A few days later, another actor, Paper Werewolf, also known as Goffee, began exploiting the same vulnerability, reportedly targeting organizations in Russia. BI.ZONE, a cybersecurity firm, noted the vulnerability may have been bought on the dark web for about $80,000.
How It Worked
The flaw, tracked as CVE-2025-8088, is a path-traversal exploit involving alternate data streams (ADSes). Attackers hid malicious DLLs and shortcut (LNK) files inside ADSes of a RAR archive.

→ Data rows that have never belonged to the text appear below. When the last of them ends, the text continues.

### config.mk
export PLATFORM = sky130hd
export DESIGN_NAME = sio_irq_ctl
export DESIGN_NICKNAME = d
export VERILOG_FILES = /design/src/rtl/sio_irq_pkg.sv /design/src/rtl/sio_bus_dec.sv /design/src/rtl/sio_ctrl_regs.sv /design/src/rtl/sio_flag_cell.sv /design/src/rtl/sio_irq_gen.sv /design/src/rtl/sio_irq_ctl.sv
export SDC_FILE = /design/constraint.sdc
export NUM_CORES = 1
export LEC_CHECK = 0
export BUFFER_PORTS_ARGS = -buffer_cell sky130_fd_sc_hd__buf_2
export CORE_UTILIZATION = 30
export CTS_BUF_LIST = sky130_fd_sc_hd__clkbuf_8
export CTS_CLUSTER_DIAMETER = 40
export DETAILED_ROUTE_END_ITERATION = 8
export PLACE_DENSITY = 0.54
export SYNTH_ARGS = -nofsm -noshare
export SYNTH_HDL_FRONTEND = slang
export SYNTH_SLANG_ARGS = --single-unit
### constraint.sdc
create_clock -name clk -period 2.1 [get_ports clk]
set_input_delay 0.21 -clock clk [delete_from_list [all_inputs] [get_ports clk]]
set_output_delay 0.21 -clock clk [all_outputs]
set_load 0.05 [all_outputs]
### src/rtl/sio_irq_pkg.sv
package sio_irq_pkg;

  localparam int NFLAG    = 5;
  localparam int FL_TXE   = 0;
  localparam int FL_RXF   = 1;
  localparam int FL_OVR   = 2;
  localparam int FL_FRM   = 3;
  localparam int FL_PAR   = 4;

  localparam int STAT_TOP = 7;
  localparam int TXIE_POS = 7;
  localparam int RXIE_POS = 6;
  localparam int CKS_W    = 2;

  typedef struct packed {
    logic tx_ie;
    logic rx_ie;
  } irq_en_t;

  // status bit position of flag index idx: flags fill downward from the top bit
  function automatic int stat_pos(input int idx);
    return STAT_TOP - idx;
  endfunction

  // only the transmit-empty flag leaves reset set
  function automatic logic flag_rst(input int idx);
    return (idx == FL_TXE);
  endfunction

endpackage

### src/rtl/sio_bus_dec.sv
module sio_bus_dec
  import sio_irq_pkg::*;
#(
  parameter int ADDR_W    = 2,
  parameter int DATA_W    = 8,
  parameter int ADDR_CTRL = 0,
  parameter int ADDR_MODE = 1,
  parameter int ADDR_STAT = 2
) (
  input  logic              clk,
  input  logic              rst_n,
  input  logic [ADDR_W-1:0] addr,
  input  logic              we,
  input  logic              re,
  input  logic [DATA_W-1:0] ctrl_view,
  input  logic [DATA_W-1:0] mode_view,
  input  logic [DATA_W-1:0] stat_view,
  output logic              ctrl_wr,
  output logic              mode_wr,
  output logic              stat_wr,
  output logic              stat_rd,
  output logic [DATA_W-1:0] rdata
);

  logic              hit_ctrl;
  logic              hit_mode;
  logic              hit_stat;
  logic [DATA_W-1:0] rd_mux;

  assign hit_ctrl = (addr == ADDR_W'(ADDR_CTRL));
  assign hit_mode = (addr == ADDR_W'(ADDR_MODE));
  assign hit_stat = (addr == ADDR_W'(ADDR_STAT));

  assign ctrl_wr  = we & hit_ctrl;
  assign mode_wr  = we & hit_mode;
  assign stat_wr  = we & hit_stat;
  assign stat_rd  = re & hit_stat;

  always_comb begin
    rd_mux = '0;
    if (hit_ctrl)      rd_mux = ctrl_view;
    else if (hit_mode) rd_mux = mode_view;
    else if (hit_stat) rd_mux = stat_view;
  end

  always_ff @(posedge clk) begin
    if (!rst_n)  rdata <= '0;
    else if (re) rdata <= rd_mux;
  end

endmodule

### src/rtl/sio_ctrl_regs.sv
module sio_ctrl_regs
  import sio_irq_pkg::*;
#(
  parameter int DATA_W = 8
) (
  input  logic              clk,
  input  logic              rst_n,
  input  logic              ctrl_wr,
  input  logic              mode_wr,
  input  logic              wr_txie,
  input  logic              wr_rxie,
  input  logic [CKS_W-1:0]  wr_cks,
  output irq_en_t           en,
  output logic [CKS_W-1:0]  cksel,
  output logic [DATA_W-1:0] ctrl_view,
  output logic [DATA_W-1:0] mode_view
);

  always_ff @(posedge clk) begin
    if (!rst_n) begin
      en    <= '0;
      cksel <= '0;
    end else begin
      if (ctrl_wr) begin
        en.tx_ie <= wr_txie;
        en.rx_ie <= wr_rxie;
      end
      if (mode_wr) cksel <= wr_cks;
    end
  end

  always_comb begin
    ctrl_view           = '0;
    ctrl_view[TXIE_POS] = en.tx_ie;
    ctrl_view[RXIE_POS] = en.rx_ie;
    mode_view           = '0;
    mode_view[CKS_W-1:0] = cksel;
  end

endmodule

### src/rtl/sio_flag_cell.sv
module sio_flag_cell #(
  parameter logic RST_VAL = 1'b0
) (
  input  logic clk,
  input  logic rst_n,
  input  logic set_p,
  input  logic rd_hit,
  input  logic clr_req,
  output logic flag,
  output logic arm,
  output logic clr_fire
);

  // clear only honoured when armed and not overtaken by a set
  assign clr_fire = clr_req & arm & ~set_p;

  always_ff @(posedge clk) begin
    if (!rst_n) begin
      flag <= RST_VAL;
      arm  <= 1'b0;
    end else if (set_p) begin
      flag <= 1'b1;
      arm  <= 1'b0;
    end else if (clr_fire) begin
      flag <= 1'b0;
      arm  <= 1'b0;
    end else if (rd_hit && flag) begin
      arm  <= 1'b1;
    end
  end

endmodule

### src/rtl/sio_irq_gen.sv
module sio_irq_gen
  import sio_irq_pkg::*;
(
  input  logic             clk,
  input  logic             rst_n,
  input  irq_en_t          en,
  input  logic [NFLAG-1:0] flags,
  output logic             tx_irq,
  output logic             rx_irq,
  output logic             err_irq
);

  logic tx_want;
  logic rx_want;
  logic err_any;
  logic err_want;

  assign tx_want  = en.tx_ie & flags[FL_TXE];
  assign rx_want  = en.rx_ie & flags[FL_RXF];
  assign err_any  = flags[FL_OVR] | flags[FL_FRM] | flags[FL_PAR];
  assign err_want = en.rx_ie & err_any;

  always_ff @(posedge clk) begin
    if (!rst_n) begin
      tx_irq  <= 1'b0;
      rx_irq  <= 1'b0;
      err_irq <= 1'b0;
    end else begin
      tx_irq  <= tx_want;
      rx_irq  <= rx_want;
      err_irq <= err_want;
    end
  end

endmodule

### src/rtl/sio_irq_ctl.sv
module sio_irq_ctl
  import sio_irq_pkg::*;
#(
  parameter int ADDR_W    = 2,
  parameter int DATA_W    = 8,
  parameter int ADDR_CTRL = 0,
  parameter int ADDR_MODE = 1,
  parameter int ADDR_STAT = 2
) (
  input  logic              clk,
  input  logic              rst_n,
  input  logic [ADDR_W-1:0] bus_addr,
  input  logic              bus_we,
  input  logic              bus_re,
  input  logic [DATA_W-1:0] bus_wdata,
  output logic [DATA_W-1:0] bus_rdata,
  input  logic              tx_empty_set,
  input  logic              rx_full_set,
  input  logic              overrun_set,
  input  logic              framing_set,
  input  logic              parity_set,
  output logic [1:0]        cksel,
  output logic              tx_irq,
  output logic              rx_irq,
  output logic              err_irq
);

  logic              ctrl_wr;
  logic              mode_wr;
  logic              stat_wr;
  logic              stat_rd;
  logic [DATA_W-1:0] ctrl_view;
  logic [DATA_W-1:0] mode_view;
  logic [DATA_W-1:0] stat_view;
  irq_en_t           en;
  logic              tx_ie;
  logic              rx_ie;
  logic [NFLAG-1:0]  set_vec;
  logic [NFLAG-1:0]  clr_req;
  logic [NFLAG-1:0]  clr_fire;
  logic [NFLAG-1:0]  flags;
  logic [NFLAG-1:0]  arms;
  logic              unused_wbits;

  assign set_vec      = {parity_set, framing_set, overrun_set, rx_full_set, tx_empty_set};
  assign tx_ie        = en.tx_ie;
  assign rx_ie        = en.rx_ie;
  assign unused_wbits = ^bus_wdata;

  sio_bus_dec #(
    .ADDR_W(ADDR_W), .DATA_W(DATA_W),
    .ADDR_CTRL(ADDR_CTRL), .ADDR_MODE(ADDR_MODE), .ADDR_STAT(ADDR_STAT)
  ) u_dec (
    .clk(clk), .rst_n(rst_n), .addr(bus_addr), .we(bus_we), .re(bus_re),
    .ctrl_view(ctrl_view), .mode_view(mode_view), .stat_view(stat_view),
    .ctrl_wr(ctrl_wr), .mode_wr(mode_wr), .stat_wr(stat_wr), .stat_rd(stat_rd),
    .rdata(bus_rdata)
  );

  sio_ctrl_regs #(.DATA_W(DATA_W)) u_regs (
    .clk(clk), .rst_n(rst_n), .ctrl_wr(ctrl_wr), .mode_wr(mode_wr),
    .wr_txie(bus_wdata[TXIE_POS]), .wr_rxie(bus_wdata[RXIE_POS]),
    .wr_cks(bus_wdata[CKS_W-1:0]),
    .en(en), .cksel(cksel), .ctrl_view(ctrl_view), .mode_view(mode_view)
  );

  for (genvar g = 0; g < NFLAG; g++) begin : g_flag
    assign clr_req[g] = stat_wr & ~bus_wdata[stat_pos(g)];
    sio_flag_cell #(.RST_VAL(flag_rst(g))) u_cell (
      .clk(clk), .rst_n(rst_n), .set_p(set_vec[g]), .rd_hit(stat_rd),
      .clr_req(clr_req[g]), .flag(flags[g]), .arm(arms[g]),
      .clr_fire(clr_fire[g])
    );
  end

  always_comb begin
    stat_view = '0;
    for (int i = 0; i < NFLAG; i++) stat_view[stat_pos(i)] = flags[i];
  end

  sio_irq_gen u_irq (
    .clk(clk), .rst_n(rst_n), .en(en), .flags(flags),
    .tx_irq(tx_irq), .rx_irq(rx_irq), .err_irq(err_irq)
  );

endmodule

Word-level counts from Yosys, hierarchy flattened
Index checks and enable logic that the tools add are counted.

Register bits: 25. Input port bits: 19. Word-level logic and storage cells: 81.

Equal/unequal tests: 2. Mux-type cells: 11. Bitwise operators: 35. Reductions and logical operators: 16.

Operators with widths (number): two-way mux 8 bit (3); AND 1 bit (22); OR reduction 3 bit (5); NOT 1 bit (11); two-way mux 1 bit (8); nonzero test 2 bit (4); logical AND 1 bit (5); == test 2 x 1 -> 1 bit, second input constant (1); == test 2 bit, second input constant (1); logical NOT 2 bit (1); bitwise OR 1 bit (2); OR reduction 2 bit (1).

Longest topological paths before layout
Word-level depth: 7. Mapped depth: 4.

Modules after synthesis
From an unflattened synthesis, not the netlist that was laid out.

Cell total of the unflattened synthesis: 148. Area, all modules: 1328.8 um2.

Modules (own cells, without submodules): sio_bus_dec (times used 1, cells each 58, area each 479.2 um2, sequential area each 160.2 um2); sio_flag_cell (g_flag[1].u_cell ...) (times used 4, cells each 10, area each 92.6 um2, sequential area each 40.0 um2); sio_ctrl_regs (times used 1, cells each 29, area each 269.0 um2, sequential area each 80.1 um2); sio_irq_gen (times used 1, cells each 6, area each 82.6 um2, sequential area each 60.1 um2); sio_flag_cell (g_flag[0].u_cell) (times used 1, cells each 9, area each 80.1 um2, sequential area each 40.0 um2); sio_irq_ctl (times used 1, cells each 6, area each 47.5 um2, sequential area each 0.0 um2).

Worst setup path before layout
No wires, ideal clock.

Path kind: flip-flop to flip-flop. Start point: register u_regs.cksel[0]. End point: register u_dec.rdata[0]. Setup time: 0.070 ns. Arrival time: 0.904 ns. Data required time: 2.030 ns. Setup slack: 1.126 ns. Cell stages (with the launch flop): 3. Buffers on the path: 0. Period minus slack after synthesis: 0.974 ns. Cells stage by stage: dfxtp_1 > nand4b_1 > a21boi_1.

Cells in the longest elaborated chain, start to end: 2.

RTL lines: from (decl) (RTL line sio_ctrl_regs.sv:14) `output logic [CKS_W-1:0] cksel,`; from (signal assigned) (RTL line sio_ctrl_regs.sv:28) `if (mode_wr) cksel <= wr_cks;`; two-way mux 8 bit (RTL line sio_bus_dec.sv:42) `else if (hit_mode) rd_mux = mode_view;`; two-way mux 8 bit (RTL line sio_bus_dec.sv:41) `if (hit_ctrl) rd_mux = ctrl_view;`; to (signal assigned) (RTL line sio_bus_dec.sv:48) `else if (re) rdata <= rd_mux;`; to (decl) (RTL line sio_bus_dec.sv:22) `output logic [DATA_W-1:0] rdata`.

No other way between the ends. A chain may end at the register's enable or synchronous reset.

Worst setup path in the final report
Start point: register u_regs.cksel[0]. End point: output cksel[0].

RTL lines: to (decl) (RTL line sio_irq_ctl.sv:22) `output logic [1:0] cksel,`.

No word-level cell between the ends.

When victims extracted the file, the malware quietly deployed to places like the Windows Startup folder or temp directory, making persistence happen automatically.
The archives looked harmless, such as a resume or CV attached to a job application email, but beneath that disguise, the ADSes carried the sneaky payload out of sight.
What RomCom Dropped
ESET found that the dropped payloads included backdoors such as a Mythic agent, a SnipBot variant, and RustyClaw. These tools were crafted to give the threat actors long-term access and control, even though no confirmed breaches were reported among the targets.
Patch and Precautions
WinRAR rushed a fix, with version 7.13 patched and released by late July or early August 2025. Anyone still on version 7.12 or earlier was at risk.

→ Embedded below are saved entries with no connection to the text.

### config.mk
export PLATFORM = sky130hd
export DESIGN_NAME = wdt_bark_bite
export DESIGN_NICKNAME = d
export VERILOG_FILES = /design/src/rtl/wdt_bark_bite.sv
export SDC_FILE = /design/constraint.sdc
export NUM_CORES = 1
export LEC_CHECK = 0
export BUFFER_PORTS_ARGS = -buffer_cell sky130_fd_sc_hd__buf_2
export CAP_MARGIN = 20
export CORE_MARGIN = 3
export CORE_UTILIZATION = 60
export CTS_CLUSTER_DIAMETER = 200
export DETAILED_ROUTE_END_ITERATION = 8
export PLACE_DENSITY_LB_ADDON = 0.2
export SETUP_SLACK_MARGIN = 0.4
export SYNTH_ARGS = -nofsm -noshare
export SYNTH_HDL_FRONTEND = slang
export SYNTH_SLANG_ARGS = --single-unit
export TNS_END_PERCENT = 30
### constraint.sdc
create_clock -name clk -period 2.2 [get_ports clk]
set_input_delay 0 -clock clk [delete_from_list [all_inputs] [get_ports clk]]
set_output_delay 0 -clock clk [all_outputs]
set_load 0.05 [all_outputs]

ESET and BI.ZONE both stress the importance of updating immediately and reviewing antivirus logs for the threat indicators they published.
Why This Matters
Here’s the crunch: a tool people trust, WinRAR, was turned into a weapon with just a simple extract action. One misclick, and malware could slip in through your temp folder or startup sequence without a second glance.

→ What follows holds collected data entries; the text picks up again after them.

[src/rtl/pf_sched_bus_arb.sv]
module pf_sched_bus_arb #(
   parameter int unsigned NUM_FU     = 4,
   parameter bit          LOAD_FIRST = 1'b1
) (
   input  logic [NUM_FU-1:0] req,
   input  logic [NUM_FU-1:0] busy,
   input  logic [NUM_FU-1:0] is_pf,
   output logic [NUM_FU-1:0] gnt
);
   logic [NUM_FU-1:0] elig;
   assign elig = req & busy;

   function automatic logic [NUM_FU-1:0] lowest(input logic [NUM_FU-1:0] v);
      logic [NUM_FU-1:0] r;
      r = '0;
      for (int i = NUM_FU-1; i >= 0; i--)
         if (v[i]) r = NUM_FU'(1) << i;
      return r;
   endfunction

   if (LOAD_FIRST) begin : g_class
      logic [NUM_FU-1:0] ld_elig;
      assign ld_elig = elig & ~is_pf;
      assign gnt = (ld_elig != '0) ? lowest(ld_elig) : lowest(elig);
   end else begin : g_flat
      assign gnt = lowest(elig);
   end
endmodule

[src/rtl/pf_sched_sat_ctr.sv]
module pf_sched_sat_ctr
   import pf_sched_pkg::*;
#(
   parameter int unsigned W = 8
) (
   input  logic                  clk,
   input  logic                  rst_n,
   input  logic [DROP_INC_W-1:0] inc,
   output logic [W-1:0]          cnt
);
   logic [W+DROP_INC_W-1:0] sum;
   logic [W-1:0]            nxt;

   always_comb begin
      sum = {{DROP_INC_W{1'b0}}, cnt} + {{W{1'b0}}, inc};
      nxt = (sum[W+DROP_INC_W-1:W] != '0) ? '1 : sum[W-1:0];
   end

   always_ff @(posedge clk) begin
      if (!rst_n) cnt <= '0;
      else        cnt <= nxt;
   end
endmodule

[src/rtl/pf_fetch_sched.sv]
module pf_fetch_sched
   import pf_sched_pkg::*;
#(
   parameter int unsigned ADDR_W     = 32,
   parameter int unsigned DEPTH      = 8,
   parameter int unsigned NUM_FU     = 4,
   parameter int unsigned PF_MAX     = 2,
   parameter int unsigned CNT_W      = 8,
   parameter bit          LOAD_FIRST = 1'b1
) (
   input  logic              clk,
   input  logic              rst_n,
   input  logic              cpu_op,
   input  logic              pf_req_valid,
   input  logic              pf_req_hit,
   input  logic [ADDR_W-1:0] pf_req_addr,
   input  logic              ld_miss_valid,
   input  logic [ADDR_W-1:0] ld_miss_addr,
   output logic              ld_miss_gnt,
   output logic [ADDR_W-1:0] tag_chk_addr,
   input  logic              tag_chk_hit,
   output logic [NUM_FU-1:0] fu_start,
   output logic [ADDR_W-1:0] fu_start_addr,
   output logic              fu_start_pf,
   input  logic [NUM_FU-1:0] fu_done,
   output logic [NUM_FU-1:0] fu_busy,
   input  logic [NUM_FU-1:0] fu_bus_req,
   output logic [NUM_FU-1:0] fu_bus_gnt,
   output logic [CNT_W-1:0]  drop_cnt,
   output logic [CNT_W-1:0]  issue_cnt
);
   localparam int unsigned CW = $clog2(DEPTH+1);

   if (DEPTH < 2)       begin : g_bad_depth  $error("DEPTH must be at least 2");    end
   if (NUM_FU < 1)      begin : g_bad_nfu    $error("NUM_FU must be at least 1");   end
   if (PF_MAX < 1 || PF_MAX > NUM_FU)
                        begin : g_bad_pfmax  $error("PF_MAX must lie in 1..NUM_FU"); end
   if (CNT_W < 2)       begin : g_bad_cnt    $error("CNT_W must be at least 2");    end

   logic              q_push, q_pop, q_head_vld, q_full;
   logic [ADDR_W-1:0] q_head_addr;
   logic [CW-1:0]     q_count;
   logic              free_any, pf_room;
   logic [NUM_FU-1:0] fu_is_pf;
   logic              drain, pf_issue, pf_tagdrop, overflow, alloc_vld;
   fu_kind_e          alloc_kind;
   logic [DROP_INC_W-1:0] drop_inc, issue_inc;

   assign q_push      = pf_req_valid && !pf_req_hit;
   assign overflow    = q_push && q_full;
   assign ld_miss_gnt = ld_miss_valid && free_any;
   assign drain       = q_head_vld && !cpu_op && !ld_miss_valid && free_any && pf_room;
   assign q_pop       = drain;
   assign pf_issue    = drain && !tag_chk_hit;
   assign pf_tagdrop  = drain && tag_chk_hit;
   assign alloc_vld   = ld_miss_gnt || pf_issue;
   assign alloc_kind  = ld_miss_gnt ? FU_KIND_LOAD : FU_KIND_PREF;
   assign fu_start_addr = ld_miss_gnt ? ld_miss_addr : q_head_addr;
   assign fu_start_pf   = pf_issue;
   assign tag_chk_addr  = q_head_addr;
   assign drop_inc    = DROP_INC_W'(overflow) + DROP_INC_W'(pf_tagdrop);
   assign issue_inc   = DROP_INC_W'(pf_issue);

   pf_sched_fifo #(.DEPTH(DEPTH), .ADDR_W(ADDR_W)) fifo_i (
      .clk(clk), .rst_n(rst_n),
      .push(q_push), .push_addr(pf_req_addr), .pop(q_pop),
      .head_vld(q_head_vld), .head_addr(q_head_addr),
      .full(q_full), .count(q_count)
   );

   pf_sched_fu_pool #(.NUM_FU(NUM_FU), .PF_MAX(PF_MAX)) pool_i (
      .clk(clk), .rst_n(rst_n),
      .alloc_vld(alloc_vld), .alloc_kind(alloc_kind), .done(fu_done),
      .alloc_onehot(fu_start), .free_any(free_any), .pf_room(pf_room),
      .busy(fu_busy), .is_pf(fu_is_pf)
   );

   pf_sched_bus_arb #(.NUM_FU(NUM_FU), .LOAD_FIRST(LOAD_FIRST)) arb_i (
      .req(fu_bus_req), .busy(fu_busy), .is_pf(fu_is_pf), .gnt(fu_bus_gnt)
   );

   pf_sched_sat_ctr #(.W(CNT_W)) drop_ctr_i (
      .clk(clk), .rst_n(rst_n), .inc(drop_inc), .cnt(drop_cnt)
   );

   pf_sched_sat_ctr #(.W(CNT_W)) issue_ctr_i (
      .clk(clk), .rst_n(rst_n), .inc(issue_inc), .cnt(issue_cnt)
   );
endmodule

The fact that two separate groups were using the same exploit within days shows how quickly such a vulnerability can become widespread.
Wrap-Up
RomCom and Paper Werewolf turned WinRAR from a basic utility into a backdoor delivery tool. The vulnerability was subtle, effective, and dangerous. Update to WinRAR 7.13 if you have not done so already. And be wary of unsolicited attachments, even if they appear harmless. Stay alert.